New research led by Penn State University has uncovered the mechanics behind breast cancer cells' ability to invade healthy tissues, shedding light on the process of metastasis. The study, recently published in the journal Advanced Science, identified the motor protein dynein as the key driver of cancer cell movement in soft tissue models. This discovery opens up new avenues for clinical intervention against metastasis and has the potential to revolutionize cancer treatment.

The groundbreaking investigation, spearheaded by Erdem Tabdanov, assistant professor of pharmacology at Penn State, marks a paradigm shift in understanding cancer cell motility. Dynein, previously not associated with cancer cell movement, was found to be involved in the mechanical force that drives the spread of cancer cells. By targeting dynein, the researchers believe it may be possible to halt the motility and subsequent dissemination of cancer cells, averting metastasis.

The collaborative study began as a partnership between Penn State's Department of Chemical Engineering and the College of Medicine before expanding to include researchers from the University of Rochester Medical Center, Georgia Institute of Technology, Emory University, and the U.S. Food and Drug Administration.
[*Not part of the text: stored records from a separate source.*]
## config.mk

```make
export PLATFORM = sky130hd
export DESIGN_NAME = ber_tlv_stream_decoder_flat
export DESIGN_NICKNAME = d
export VERILOG_FILES = /design/src/design/bertlv_pkg.sv /design/src/design/bertlv_in_if.sv /design/src/design/bertlv_out_if.sv /design/src/design/bertlv_front.sv /design/src/design/bertlv_back.sv /design/src/design/ber_tlv_stream_decoder.sv /design/src/flat_wrapper.sv
export SDC_FILE = /design/constraint.sdc
export NUM_CORES = 1
export LEC_CHECK = 0
export ABC_CLOCK_PERIOD_IN_PS = 10900
export BUFFER_PORTS_ARGS = -buffer_cell sky130_fd_sc_hd__buf_2
export CAP_MARGIN = 20
export CORE_MARGIN = 2
export CORE_UTILIZATION = 60
export CTS_BUF_LIST = sky130_fd_sc_hd__clkbuf_8
export DETAILED_ROUTE_END_ITERATION = 12
export GPL_ROUTABILITY_DRIVEN = 0
export PLACE_DENSITY = 0.8
export SYNTH_ARGS = -nofsm -noshare
export SYNTH_HDL_FRONTEND = slang
export SYNTH_SLANG_ARGS = --single-unit
```

## constraint.sdc

```tcl
create_clock -name clk_i -period 10.9 [get_ports clk_i]
set_input_delay 0.545 -clock clk_i [delete_from_list [all_inputs] [get_ports clk_i]]
set_output_delay 0.545 -clock clk_i [all_outputs]
set_load 0.02 [all_outputs]
```
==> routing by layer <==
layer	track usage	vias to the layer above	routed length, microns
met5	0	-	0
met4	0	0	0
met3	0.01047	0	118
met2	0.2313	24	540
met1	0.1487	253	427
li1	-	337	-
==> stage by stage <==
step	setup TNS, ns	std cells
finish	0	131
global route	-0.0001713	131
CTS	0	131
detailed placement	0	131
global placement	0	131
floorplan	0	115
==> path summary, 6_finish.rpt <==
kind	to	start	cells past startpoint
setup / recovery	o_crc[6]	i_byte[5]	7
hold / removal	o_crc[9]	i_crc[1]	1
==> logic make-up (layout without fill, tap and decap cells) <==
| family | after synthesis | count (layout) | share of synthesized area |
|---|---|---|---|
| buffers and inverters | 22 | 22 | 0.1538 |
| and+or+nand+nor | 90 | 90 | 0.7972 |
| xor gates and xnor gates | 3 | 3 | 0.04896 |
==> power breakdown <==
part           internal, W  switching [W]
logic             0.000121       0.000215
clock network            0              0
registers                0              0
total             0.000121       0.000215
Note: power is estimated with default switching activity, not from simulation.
### src/flat_wrapper.sv
// flat-port wrapper written by rule: the top's interface ports become plain ports
module float_truncate_bit_packer_unit_flat import ftbp_pkg::*;
  (i_clk, i_rst_n, i_in_valid, i_in_float_bits, i_in_final_item, i_in_ready, i_cfg_valid, i_cfg_mantissa_keep, i_cfg_ready, o_out_valid, o_out_packed_byte, o_out_end_of_stream, o_out_ready);
  ftbp_in_if i_in_i ();
  ftbp_cfg_if i_cfg_i ();
  ftbp_out_if o_out_i ();
  input  logic i_clk;
  input  logic i_rst_n;
  input wire logic [$bits(i_in_i.valid)-1:0] i_in_valid;
  input wire logic [$bits(i_in_i.float_bits)-1:0] i_in_float_bits;
  input wire logic [$bits(i_in_i.final_item)-1:0] i_in_final_item;
  output wire logic [$bits(i_in_i.ready)-1:0] i_in_ready;
  input wire logic [$bits(i_cfg_i.valid)-1:0] i_cfg_valid;
  input wire logic [$bits(i_cfg_i.mantissa_keep)-1:0] i_cfg_mantissa_keep;
  output wire logic [$bits(i_cfg_i.ready)-1:0] i_cfg_ready;
  output wire logic [$bits(o_out_i.valid)-1:0] o_out_valid;
  output wire logic [$bits(o_out_i.packed_byte)-1:0] o_out_packed_byte;
  output wire logic [$bits(o_out_i.end_of_stream)-1:0] o_out_end_of_stream;
  input wire logic [$bits(o_out_i.ready)-1:0] o_out_ready;
  assign i_in_i.valid = i_in_valid;
  assign i_in_i.float_bits = i_in_float_bits;
  assign i_in_i.final_item = i_in_final_item;
  assign i_in_ready = i_in_i.ready;
  assign i_cfg_i.valid = i_cfg_valid;
  assign i_cfg_i.mantissa_keep = i_cfg_mantissa_keep;
  assign i_cfg_ready = i_cfg_i.ready;
  assign o_out_valid = o_out_i.valid;
  assign o_out_packed_byte = o_out_i.packed_byte;
  assign o_out_end_of_stream = o_out_i.end_of_stream;
  assign o_out_i.ready = o_out_ready;
  float_truncate_bit_packer_unit u_core (.i_clk(i_clk), .i_rst_n(i_rst_n), .i_in(i_in_i), .i_cfg(i_cfg_i), .o_out(o_out_i));
endmodule
### config.mk
export PLATFORM = sky130hd
export DESIGN_NAME = float_truncate_bit_packer_unit_flat
export DESIGN_NICKNAME = d
export VERILOG_FILES = /design/src/rtl/ftbp_pkg.sv /design/src/rtl/ftbp_if.sv /design/src/rtl/ftbp_front.sv /design/src/rtl/ftbp_queue.sv /design/src/rtl/ftbp_back.sv /design/src/rtl/float_truncate_bit_packer_unit.sv /design/src/flat_wrapper.sv
export SDC_FILE = /design/constraint.sdc
export NUM_CORES = 1
export LEC_CHECK = 0
export BUFFER_PORTS_ARGS = -buffer_cell sky130_fd_sc_hd__buf_2
export CORE_MARGIN = 4
export CORE_UTILIZATION = 50
export CTS_CLUSTER_DIAMETER = 100
export CTS_CLUSTER_SIZE = 30
export DETAILED_ROUTE_END_ITERATION = 10
export HOLD_SLACK_MARGIN = 0.12
export PLACE_DENSITY = 0.67
export SYNTH_ARGS = -nofsm -noshare
export SYNTH_HDL_FRONTEND = slang
export SYNTH_SLANG_ARGS = --single-unit
### constraint.sdc
create_clock -name i_clk -period 4 [get_ports i_clk]
set_input_delay 0.4 -clock i_clk [delete_from_list [all_inputs] [get_ports i_clk]]
set_output_delay 0.4 -clock i_clk [all_outputs]
set_load 0.1 [all_outputs]
<file path="src/hdl/spfm_pkg.sv">
// Shared types and constants for the sensor packet fault monitor.
package spfm_pkg;

  // Number of sensor axes handled per beat
  localparam int unsigned AxisCount = 3;

  // Configuration register indexes
  localparam logic [2:0] REG_MODE_SELECT    = 3'd0;
  localparam logic [2:0] REG_SWITCHOVER     = 3'd1;
  localparam logic [2:0] REG_JERK_LIMIT     = 3'd2;
  localparam logic [2:0] REG_ABS_LIMIT      = 3'd3;
  localparam logic [2:0] REG_PACKET_PERSIST = 3'd4;
  localparam logic [2:0] REG_AXIS_PERSIST   = 3'd5;

  localparam int unsigned CfgIdxBits  = 3;
  localparam int unsigned CfgDataBits = 15;

  // Mode codes
  localparam logic [1:0] MODE_OTHER = 2'd0;
  localparam logic [1:0] MODE_11_44 = 2'd1;
  localparam logic [1:0] MODE_33    = 2'd2;

  // Register reset values
  localparam logic [1:0]  MODE_SELECT_RST    = MODE_11_44;
  localparam logic        SWITCHOVER_RST     = 1'b0;
  localparam logic [14:0] JERK_LIMIT_RST     = 15'd801;
  localparam logic [14:0] ABS_LIMIT_RST      = 15'd10240;
  localparam logic [7:0]  PACKET_PERSIST_RST = 8'd20;
  localparam logic [7:0]  AXIS_PERSIST_RST   = 8'd10;

  // Overall status bits
  localparam logic [11:0] PKT_ALL_FAIL = 12'h0DE0;
  localparam logic [AxisCount-1:0][11:0] AXIS_STATUS_BIT = {12'h0800, 12'h0400, 12'h0100};

  // Saturation point of the persistence counters
  localparam logic [7:0] COUNT_MAX = 8'hFF;

  typedef struct packed {
    logic [1:0]  mode_select;
    logic        switchover;
    logic [14:0] jerk_limit;
    logic [14:0] abs_limit;
    logic [7:0]  packet_persist;
    logic [7:0]  axis_persist;
  } cfg_t;

  // Per-beat control into one axis
  typedef struct packed {
    logic m1;
    logic m2;
    logic bad;
    logic hold_abs;
  } axis_ctl_t;

  // Per-beat status out of one axis
  typedef struct packed {
    logic rate_fail;
    logic abs_over;
    logic abs_latch;
    logic subst;
    logic persist_hit;
  } axis_stat_t;

endpackage

</file>
<file path="src/hdl/spfm_if.sv">
// Stream interfaces for sensor beats in and result beats out.
interface spfm_in_if #(
  parameter int unsigned SAMPLE_BITS = 16
);
  logic                   valid;
  logic                   ready;
  logic                   timeout_seen;
  logic                   header_ok;
  logic                   checksum_ok;
  logic                   payload_ok;
  logic [SAMPLE_BITS-1:0] sample_x;
  logic [SAMPLE_BITS-1:0] sample_y;
  logic [SAMPLE_BITS-1:0] sample_z;

  modport source (output valid, timeout_seen, header_ok, checksum_ok, payload_ok,
                  sample_x, sample_y, sample_z, input ready);
  modport sink (input valid, timeout_seen, header_ok, checksum_ok, payload_ok,
                sample_x, sample_y, sample_z, output ready);
endinterface

interface spfm_out_if #(
  parameter int unsigned SAMPLE_BITS = 16
);
  logic                   valid;
  logic                   ready;
  logic [SAMPLE_BITS-1:0] used_x;
  logic [SAMPLE_BITS-1:0] used_y;
  logic [SAMPLE_BITS-1:0] used_z;
  logic                   packet_fail;
  logic [6:0]             inter_status;
  logic [11:0]            fault_status;
  logic                   sticky_flag;
  logic [2:0]             sys1_fail_bits;
  logic [2:0]             sys2_fail_bits;
  logic [2:0]             rate_fail_bits;
  logic [2:0]             abs_fail_bits;

  modport source (output valid, used_x, used_y, used_z, packet_fail, inter_status,
                  fault_status, sticky_flag, sys1_fail_bits, sys2_fail_bits,
                  rate_fail_bits, abs_fail_bits, input ready);
  modport sink (input valid, used_x, used_y, used_z, packet_fail, inter_status,
                fault_status, sticky_flag, sys1_fail_bits, sys2_fail_bits,
                rate_fail_bits, abs_fail_bits, output ready);
endinterface

</file>
<file path="src/hdl/sensor_packet_fault_monitor.sv">
// Top level of the sensor packet fault monitor: packet checks, axes, result register.
//
// One sensor beat is accepted per clock cycle and its result beat appears in the
// output register on the next cycle. All checks for a beat are done in one pass of
// logic between the input port and that register, with the monitor state updated
// at the same edge, so beats may follow each other every cycle. Input ready is held
// low only while the result register is full and the sink is not taking it.
// Configuration writes take effect at the edge of the write enable.
module sensor_packet_fault_monitor #(
  parameter int unsigned SAMPLE_BITS = 16
) (
  input  logic                                  clk_i,
  input  logic                                  rst_ni,
  input  logic                                  cfg_we_i,
  input  logic [spfm_pkg::CfgIdxBits-1:0]       cfg_idx_i,
  input  logic [spfm_pkg::CfgDataBits-1:0]      cfg_wdata_i,
  spfm_in_if.sink                               in_i,
  spfm_out_if.source                            out_o
);

  localparam int unsigned NA = spfm_pkg::AxisCount;

  spfm_pkg::cfg_t cfg_q;

  logic [7:0]    pkt_cnt_q, pkt_cnt_d, pkt_inc;
  logic [11:0]   overall_q, overall_d;
  logic [NA-1:0] sys1_q, sys1_d, sys2_q, sys2_d;
  logic          subst_q, subst_d;

  logic          step, m1, m2, bad, pkt_hit;
  logic [SAMPLE_BITS-1:0] smp  [NA];
  logic [SAMPLE_BITS-1:0] used [NA];
  spfm_pkg::axis_stat_t   stat [NA];
  logic [NA-1:0] rate_bits, abs_over_bits, latch_bits, subst_bits, hit_bits;
  logic [11:0]   axis_status;

  logic                   out_valid_q;
  logic [SAMPLE_BITS-1:0] used_x_q, used_y_q, used_z_q;
  logic                   pkt_fail_q;
  logic [6:0]             inter_q;
  logic [NA-1:0]          rate_q, abs_q;

  // Hold the configuration registers
  always_ff @(posedge clk_i or negedge rst_ni) begin
    if (!rst_ni) begin
      cfg_q.mode_select    <= spfm_pkg::MODE_SELECT_RST;
      cfg_q.switchover     <= spfm_pkg::SWITCHOVER_RST;
      cfg_q.jerk_limit     <= spfm_pkg::JERK_LIMIT_RST;
      cfg_q.abs_limit      <= spfm_pkg::ABS_LIMIT_RST;
      cfg_q.packet_persist <= spfm_pkg::PACKET_PERSIST_RST;
      cfg_q.axis_persist   <= spfm_pkg::AXIS_PERSIST_RST;
    end else if (cfg_we_i) begin
      case (cfg_idx_i)
        spfm_pkg::REG_MODE_SELECT:    cfg_q.mode_select    <= cfg_wdata_i[1:0];
        spfm_pkg::REG_SWITCHOVER:     cfg_q.switchover     <= cfg_wdata_i[0];
        spfm_pkg::REG_JERK_LIMIT:     cfg_q.jerk_limit     <= cfg_wdata_i[14:0];
        spfm_pkg::REG_ABS_LIMIT:      cfg_q.abs_limit      <= cfg_wdata_i[14:0];
        spfm_pkg::REG_PACKET_PERSIST: cfg_q.packet_persist <= cfg_wdata_i[7:0];
        spfm_pkg::REG_AXIS_PERSIST:   cfg_q.axis_persist   <= cfg_wdata_i[7:0];
        default: ;
      endcase
    end
  end

  // Accept a beat whenever the result register can take its result
  assign in_i.ready = !out_valid_q || out_o.ready;
  assign step       = in_i.valid && in_i.ready;

  // Packet health check
  assign m1  = cfg_q.mode_select == spfm_pkg::MODE_11_44;
  assign m2  = cfg_q.mode_select == spfm_pkg::MODE_33;
  assign bad = (in_i.timeout_seen || !in_i.header_ok || !in_i.checksum_ok ||
                !in_i.payload_ok) && m1;
  assign pkt_inc   = (pkt_cnt_q == spfm_pkg::COUNT_MAX) ? pkt_cnt_q : pkt_cnt_q + 8'd1;
  assign pkt_hit   = bad && (pkt_inc >= cfg_q.packet_persist);
  assign pkt_cnt_d = bad ? pkt_inc :
                     ((pkt_cnt_q < cfg_q.packet_persist) ? 8'd0 : pkt_cnt_q);

  assign smp[0] = in_i.sample_x;
  assign smp[1] = in_i.sample_y;
  assign smp[2] = in_i.sample_z;

  // Per-axis checks
  for (genvar g = 0; g < NA; g++) begin : g_axis
    spfm_pkg::axis_ctl_t ctl;
    assign ctl.m1       = m1;
    assign ctl.m2       = m2;
    assign ctl.bad      = bad;
    assign ctl.hold_abs = (g == 0) ? cfg_q.switchover : 1'b0;

    spfm_axis #(
      .SAMPLE_BITS (SAMPLE_BITS)
    ) u_axis (
      .clk_i    (clk_i),
      .rst_ni   (rst_ni),
      .step_i   (step),
      .cfg_i    (cfg_q),
      .ctl_i    (ctl),
      .sample_i (smp[g]),
      .used_o   (used[g]),
      .stat_o   (stat[g])
    );

    assign rate_bits[g]     = stat[g].rate_fail;
    assign abs_over_bits[g] = stat[g].abs_over;
    assign latch_bits[g]    = stat[g].abs_latch;
    assign subst_bits[g]    = stat[g].subst;
    assign hit_bits[g]      = stat[g].persist_hit;
  end

  // Merge sticky status
  always_comb begin
    axis_status = '0;
    for (int i = 0; i < NA; i++) begin
      if (hit_bits[i]) begin
        axis_status = axis_status | spfm_pkg::AXIS_STATUS_BIT[i];
      end
    end
  end

  assign overall_d = overall_q | axis_status | (pkt_hit ? spfm_pkg::PKT_ALL_FAIL : 12'h000);
  assign sys1_d    = sys1_q | hit_bits | {NA{pkt_hit}};
  assign sys2_d    = sys2_q | {NA{pkt_hit}};
  assign subst_d   = subst_q | bad | (|subst_bits);

  // Commit monitor state on each accepted beat
  always_ff @(posedge clk_i or negedge rst_ni) begin
    if (!rst_ni) begin
      pkt_cnt_q <= '0;
      overall_q <= '0;
      sys1_q    <= '0;
      sys2_q    <= '0;
      subst_q   <= 1'b0;
    end else if (step) begin
      pkt_cnt_q <= pkt_cnt_d;
      overall_q <= overall_d;
      sys1_q    <= sys1_d;
      sys2_q    <= sys2_d;
      subst_q   <= subst_d;
    end
  end

  // Result register valid
  always_ff @(posedge clk_i or negedge rst_ni) begin
    if (!rst_ni) begin
      out_valid_q <= 1'b0;
    end else if (in_i.ready) begin
      out_valid_q <= in_i.valid;
    end
  end

  // Result register payload
  always_ff @(posedge clk_i) begin
    if (step) begin
      used_x_q   <= used[0];
      used_y_q   <= used[1];
      used_z_q   <= used[2];
      pkt_fail_q <= bad;
      inter_q    <= {rate_bits, 1'b0, abs_over_bits};
      rate_q     <= rate_bits;
      abs_q      <= latch_bits;
    end
  end

  assign out_o.valid          = out_valid_q;
  assign out_o.used_x         = used_x_q;
  assign out_o.used_y         = used_y_q;
  assign out_o.used_z         = used_z_q;
  assign out_o.packet_fail    = pkt_fail_q;
  assign out_o.inter_status   = inter_q;
  assign out_o.fault_status   = overall_q;
  assign out_o.sticky_flag    = subst_q;
  assign out_o.sys1_fail_bits = sys1_q;
  assign out_o.sys2_fail_bits = sys2_q;
  assign out_o.rate_fail_bits = rate_q;
  assign out_o.abs_fail_bits  = abs_q;

  // Sticky fail latches never clear
  a_sys1_sticky: assert property (@(posedge clk_i) disable iff (!rst_ni)
    ((sys1_q & $past(sys1_q)) == $past(sys1_q)))
    else $error("system-1 fail latch cleared");

  // System-2 fails only come with all system-1 fails
  a_sys2_implies_sys1: assert property (@(posedge clk_i) disable iff (!rst_ni)
    (sys2_q != '0) |-> (sys1_q == {NA{1'b1}}))
    else $error("system-2 fail without full system-1 fail");

  // A failed packet always shows the substitution flag
  a_pkt_fail_flag: assert property (@(posedge clk_i) disable iff (!rst_ni)
    (out_valid_q && pkt_fail_q) |-> subst_q)
    else $error("packet fail without substitution flag");

  // Axis status bits are backed by their fail latches
  a_axis_status: assert property (@(posedge clk_i) disable iff (!rst_ni)
    (!overall_q[8] || sys1_q[0]) && (!overall_q[10] || sys1_q[1]) &&
    (!overall_q[11] || sys1_q[2]))
    else $error("axis status bit without fail latch");

endmodule

</file>
<file path="src/hdl/spfm_axis.sv">
// One axis: substitution, rate and absolute checks, and persistence counter.
module spfm_axis #(
  parameter int unsigned SAMPLE_BITS = 16
) (
  input  logic                   clk_i,
  input  logic                   rst_ni,
  input  logic                   step_i,
  input  spfm_pkg::cfg_t         cfg_i,
  input  spfm_pkg::axis_ctl_t    ctl_i,
  input  logic [SAMPLE_BITS-1:0] sample_i,
  output logic [SAMPLE_BITS-1:0] used_o,
  output spfm_pkg::axis_stat_t   stat_o
);

  localparam int unsigned CW = ((SAMPLE_BITS + 1) > 15 ? (SAMPLE_BITS + 1) : 15) + 1;

  logic [SAMPLE_BITS-1:0] last_q, last_d;
  logic [7:0]             cnt_q, cnt_d;
  logic                   latch_q, latch_d;

  logic [SAMPLE_BITS-1:0] cand;
  logic signed [CW-1:0]   cur_ext, old_ext, diff, mag, jerk_ext, lim_ext;
  logic                   active, abs_over, subst;
  logic [7:0]             cnt_inc;

  // Take the held sample on a bad packet
  assign cand    = ctl_i.bad ? last_q : sample_i;
  assign cur_ext = CW'($signed(cand));
  assign old_ext = CW'($signed(last_q));
  assign diff    = cur_ext - old_ext;
  assign mag     = (diff < 0) ? -diff : diff;
  assign jerk_ext = CW'($signed({1'b0, cfg_i.jerk_limit}));
  assign lim_ext  = CW'($signed({1'b0, cfg_i.abs_limit}));

  assign active   = ctl_i.m1 || ctl_i.m2;
  assign abs_over = ((cur_ext > lim_ext) || (cur_ext < -lim_ext)) && active;
  assign cnt_inc  = (cnt_q == spfm_pkg::COUNT_MAX) ? cnt_q : cnt_q + 8'd1;

  // Update latch, decide substitution and advance the counter
  always_comb begin
    if (abs_over) begin
      latch_d = ctl_i.hold_abs ? latch_q : 1'b1;
    end else begin
      latch_d = 1'b0;
    end
    subst = latch_d && !ctl_i.bad && active;
    if (subst) begin
      used_o = last_q;
      last_d = last_q;
      cnt_d  = cnt_inc;
    end else begin
      used_o = cand;
      last_d = cand;
      cnt_d  = (cnt_q < cfg_i.axis_persist) ? 8'd0 : cnt_q;
    end
  end

  assign stat_o.rate_fail   = mag > jerk_ext;
  assign stat_o.abs_over    = abs_over;
  assign stat_o.abs_latch   = latch_d;
  assign stat_o.subst       = subst;
  assign stat_o.persist_hit = subst && (cnt_inc >= cfg_i.axis_persist);

  // Commit axis state on each accepted beat
  always_ff @(posedge clk_i or negedge rst_ni) begin
    if (!rst_ni) begin
      last_q  <= '0;
      cnt_q   <= '0;
      latch_q <= 1'b0;
    end else if (step_i) begin
      last_q  <= last_d;
      cnt_q   <= cnt_d;
      latch_q <= latch_d;
    end
  end

endmodule

</file>
<file path="src/flat_wrapper.sv">
// flat-port wrapper written by rule: the top's interface ports become plain ports
module sensor_packet_fault_monitor_flat 
#(
  parameter int unsigned SAMPLE_BITS = 16
)
  (clk_i, rst_ni, cfg_we_i, cfg_idx_i, cfg_wdata_i, in_i_valid, in_i_timeout_seen, in_i_header_ok, in_i_checksum_ok, in_i_payload_ok, in_i_sample_x, in_i_sample_y, in_i_sample_z, in_i_ready, out_o_valid, out_o_used_x, out_o_used_y, out_o_used_z, out_o_packet_fail, out_o_inter_status, out_o_fault_status, out_o_sticky_flag, out_o_sys1_fail_bits, out_o_sys2_fail_bits, out_o_rate_fail_bits, out_o_abs_fail_bits, out_o_ready);
  spfm_in_if #(.SAMPLE_BITS(SAMPLE_BITS)) in_i_i ();
  spfm_out_if #(.SAMPLE_BITS(SAMPLE_BITS)) out_o_i ();
  input  logic clk_i;
  input  logic rst_ni;
  input  logic cfg_we_i;
  input  logic [spfm_pkg::CfgIdxBits-1:0] cfg_idx_i;
  input  logic [spfm_pkg::CfgDataBits-1:0] cfg_wdata_i;
  input wire logic [$bits(in_i_i.valid)-1:0] in_i_valid;
  input wire logic [$bits(in_i_i.timeout_seen)-1:0] in_i_timeout_seen;
  input wire logic [$bits(in_i_i.header_ok)-1:0] in_i_header_ok;
  input wire logic [$bits(in_i_i.checksum_ok)-1:0] in_i_checksum_ok;
  input wire logic [$bits(in_i_i.payload_ok)-1:0] in_i_payload_ok;
  input wire logic [$bits(in_i_i.sample_x)-1:0] in_i_sample_x;
  input wire logic [$bits(in_i_i.sample_y)-1:0] in_i_sample_y;
  input wire logic [$bits(in_i_i.sample_z)-1:0] in_i_sample_z;
  output wire logic [$bits(in_i_i.ready)-1:0] in_i_ready;
  output wire logic [$bits(out_o_i.valid)-1:0] out_o_valid;
  output wire logic [$bits(out_o_i.used_x)-1:0] out_o_used_x;
  output wire logic [$bits(out_o_i.used_y)-1:0] out_o_used_y;
  output wire logic [$bits(out_o_i.used_z)-1:0] out_o_used_z;
  output wire logic [$bits(out_o_i.packet_fail)-1:0] out_o_packet_fail;
  output wire logic [$bits(out_o_i.inter_status)-1:0] out_o_inter_status;
  output wire logic [$bits(out_o_i.fault_status)-1:0] out_o_fault_status;
  output wire logic [$bits(out_o_i.sticky_flag)-1:0] out_o_sticky_flag;
  output wire logic [$bits(out_o_i.sys1_fail_bits)-1:0] out_o_sys1_fail_bits;
  output wire logic [$bits(out_o_i.sys2_fail_bits)-1:0] out_o_sys2_fail_bits;
  output wire logic [$bits(out_o_i.rate_fail_bits)-1:0] out_o_rate_fail_bits;
  output wire logic [$bits(out_o_i.abs_fail_bits)-1:0] out_o_abs_fail_bits;
  input wire logic [$bits(out_o_i.ready)-1:0] out_o_ready;
  assign in_i_i.valid = in_i_valid;
  assign in_i_i.timeout_seen = in_i_timeout_seen;
  assign in_i_i.header_ok = in_i_header_ok;
  assign in_i_i.checksum_ok = in_i_checksum_ok;
  assign in_i_i.payload_ok = in_i_payload_ok;
  assign in_i_i.sample_x = in_i_sample_x;
  assign in_i_i.sample_y = in_i_sample_y;
  assign in_i_i.sample_z = in_i_sample_z;
  assign in_i_ready = in_i_i.ready;
  assign out_o_valid = out_o_i.valid;
  assign out_o_used_x = out_o_i.used_x;
  assign out_o_used_y = out_o_i.used_y;
  assign out_o_used_z = out_o_i.used_z;
  assign out_o_packet_fail = out_o_i.packet_fail;
  assign out_o_inter_status = out_o_i.inter_status;
  assign out_o_fault_status = out_o_i.fault_status;
  assign out_o_sticky_flag = out_o_i.sticky_flag;
  assign out_o_sys1_fail_bits = out_o_i.sys1_fail_bits;
  assign out_o_sys2_fail_bits = out_o_i.sys2_fail_bits;
  assign out_o_rate_fail_bits = out_o_i.rate_fail_bits;
  assign out_o_abs_fail_bits = out_o_i.abs_fail_bits;
  assign out_o_i.ready = out_o_ready;
  sensor_packet_fault_monitor #(.SAMPLE_BITS(SAMPLE_BITS)) u_core (.clk_i(clk_i), .rst_ni(rst_ni), .cfg_we_i(cfg_we_i), .cfg_idx_i(cfg_idx_i), .cfg_wdata_i(cfg_wdata_i), .in_i(in_i_i), .out_o(out_o_i));
endmodule
</file>
<file path="config.mk">
export PLATFORM = sky130hd
export DESIGN_NAME = sensor_packet_fault_monitor_flat
export DESIGN_NICKNAME = d
export VERILOG_FILES = /design/src/hdl/spfm_pkg.sv /design/src/hdl/spfm_if.sv /design/src/hdl/sensor_packet_fault_monitor.sv /design/src/hdl/spfm_axis.sv /design/src/flat_wrapper.sv
export SDC_FILE = /design/constraint.sdc
export NUM_CORES = 1
export LEC_CHECK = 0
export ABC_CLOCK_PERIOD_IN_PS = 6640
export BUFFER_PORTS_ARGS = -buffer_cell sky130_fd_sc_hd__clkbuf_2
export CELL_PAD_IN_SITES_DETAIL_PLACEMENT = 1
export CELL_PAD_IN_SITES_GLOBAL_PLACEMENT = 1
export CORE_UTILIZATION = 40
export CTS_CLUSTER_SIZE = 12
export DETAILED_ROUTE_END_ITERATION = 6
export PLACE_DENSITY_LB_ADDON = 0.2
export SLEW_MARGIN = 5
export SYNTH_ARGS = -nofsm -noshare
export SYNTH_HDL_FRONTEND = slang
export SYNTH_HIERARCHICAL = 1
export SYNTH_SLANG_ARGS = --single-unit
</file>
<file path="constraint.sdc">
create_clock -name clk_i -period 6.64 [get_ports clk_i]
set_input_delay 0.664 -clock clk_i [delete_from_list [all_inputs] [get_ports clk_i]]
set_output_delay 0.664 -clock clk_i [all_outputs]
set_load 0.05 [all_outputs]
</file>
Using live microscopy, the team observed the migration of live breast cancer cells in two different systems that mimicked the human body. In a two-dimensional network of collagen fibers, the researchers discovered that dynein played a vital role in cancer cell movement through the extracellular matrix surrounding tumors. In a three-dimensional model developed by Amir Sheikhi, assistant professor of chemical engineering and biomedical engineering at Penn State, dynein was again found to be essential in the metastasis of cancer cells within soft tissue.

The implications of this research are significant. By blocking dynein, the study showcased that cancer cells became immobile and unable to effectively infiltrate solid tissues. This presents a new approach to cancer management, focusing not on killing the cancer cells but on paralyzing them, thereby preventing their spread. This method could potentially spare healthy tissues and cells, making it a promising alternative to conventional chemotherapy.

Tabdanov explained that cell "paralysis" has the potential to be an effective treatment strategy as it could prevent cancer from spreading after surgical removal of the primary tumor. Unlike chemotherapy, which targets both cancerous and healthy cells and causes significant damage to the body's normal tissue, the immobilization of cancer cells could protect the overall health of the body while containing the cancer.

While the findings hold promise, the researchers acknowledge that any potential clinical treatment is still far off, as human or animal trials have not yet been conducted. However, Sheikhi, who led the development of the three-dimensional model, has filed multiple patents related to the research platform and intends to explore its applications in studying other diseases, including different types of cancers.

The collaboration between Penn State's College of Medicine and the Department of Chemical Engineering is ongoing, with plans for further projects that may contribute to personalized medicine and treatment options for various diseases.

The research paper, titled "Dynein-Powered Cell Locomotion Guides Metastasis of Breast Cancer," was authored by a team of researchers including Yerbol Tagay from the Penn State College of Medicine, Sina Kheirabadi and Zaman Ataie from Penn State's Department of Chemical Engineering, Rakesh Singh from the University of Rochester Medical Center, Denis Tsygankov from Georgia Institute of Technology and Emory University, and Olivia Prince, Ashley Nguyen, Alexander Zhovmer, and Xuefei Ma from the U.S. Food and Drug Administration.

In conclusion, the research conducted at Penn State University provides valuable insights into the mechanics of breast cancer cell invasion, uncovering the role of dynein in driving cancer cell movement. This breakthrough could pave the way for innovative clinical strategies to combat metastasis and change the landscape of cancer treatment.